=== Dataset records ===
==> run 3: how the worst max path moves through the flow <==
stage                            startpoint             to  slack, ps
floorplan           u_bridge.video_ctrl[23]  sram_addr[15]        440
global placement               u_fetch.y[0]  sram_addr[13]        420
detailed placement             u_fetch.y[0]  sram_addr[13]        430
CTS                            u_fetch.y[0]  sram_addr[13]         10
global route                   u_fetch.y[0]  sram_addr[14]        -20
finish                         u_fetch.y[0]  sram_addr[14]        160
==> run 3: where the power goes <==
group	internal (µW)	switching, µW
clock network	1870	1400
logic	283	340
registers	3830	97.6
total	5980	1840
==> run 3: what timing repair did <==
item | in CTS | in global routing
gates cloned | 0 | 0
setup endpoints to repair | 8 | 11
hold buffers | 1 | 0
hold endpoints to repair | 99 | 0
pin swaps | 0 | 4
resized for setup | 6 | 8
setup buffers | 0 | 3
==> config.mk <==
export PLATFORM = sky130hd
export DESIGN_NAME = led_periph_top
export DESIGN_NICKNAME = d
export VERILOG_FILES = /design/src/source/axil_pkg.sv /design/src/source/led_regmap_pkg.sv /design/src/source/axil_reg_port.sv /design/src/source/led_channel.sv /design/src/source/led_periph_top.sv /design/src/source/reg_read_mux.sv
export SDC_FILE = /design/constraint.sdc
export NUM_CORES = 1
export LEC_CHECK = 0
export ABC_AREA = 0
export BUFFER_PORTS_ARGS = -buffer_cell sky130_fd_sc_hd__clkbuf_2
export CORE_ASPECT_RATIO = 1.25
export CORE_UTILIZATION = 64
export CTS_BUF_LIST = sky130_fd_sc_hd__clkbuf_16
export DETAILED_ROUTE_END_ITERATION = 8
export GPL_TIMING_DRIVEN = 0
export PLACE_DENSITY = 0.82
export RECOVER_POWER = 25
export SETUP_SLACK_MARGIN = 0.2
export SLEW_MARGIN = 0
export SYNTH_ARGS = -nofsm -noshare
export SYNTH_HDL_FRONTEND = slang
export SYNTH_HIERARCHICAL = 1
export SYNTH_SLANG_ARGS = --single-unit
==> constraint.sdc <==
create_clock -name clk -period 3.27 [get_ports clk]
set_clock_uncertainty 0.1 [all_clocks]
set_input_delay 0.654 -clock clk [delete_from_list [all_inputs] [get_ports clk]]
set_output_delay 0.654 -clock clk [all_outputs]
set_load 0.02 [all_outputs]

=== Task requirements ===
In the entries above, the lines from the one bearing "item | in CTS | in global routing" up to and including the one bearing "resized for setup | 6 | 8" should be transcribed exactly; no other line is wanted.

=== Written response ===
item | in CTS | in global routing
gates cloned | 0 | 0
setup endpoints to repair | 8 | 11
hold buffers | 1 | 0
hold endpoints to repair | 99 | 0
pin swaps | 0 | 4
resized for setup | 6 | 8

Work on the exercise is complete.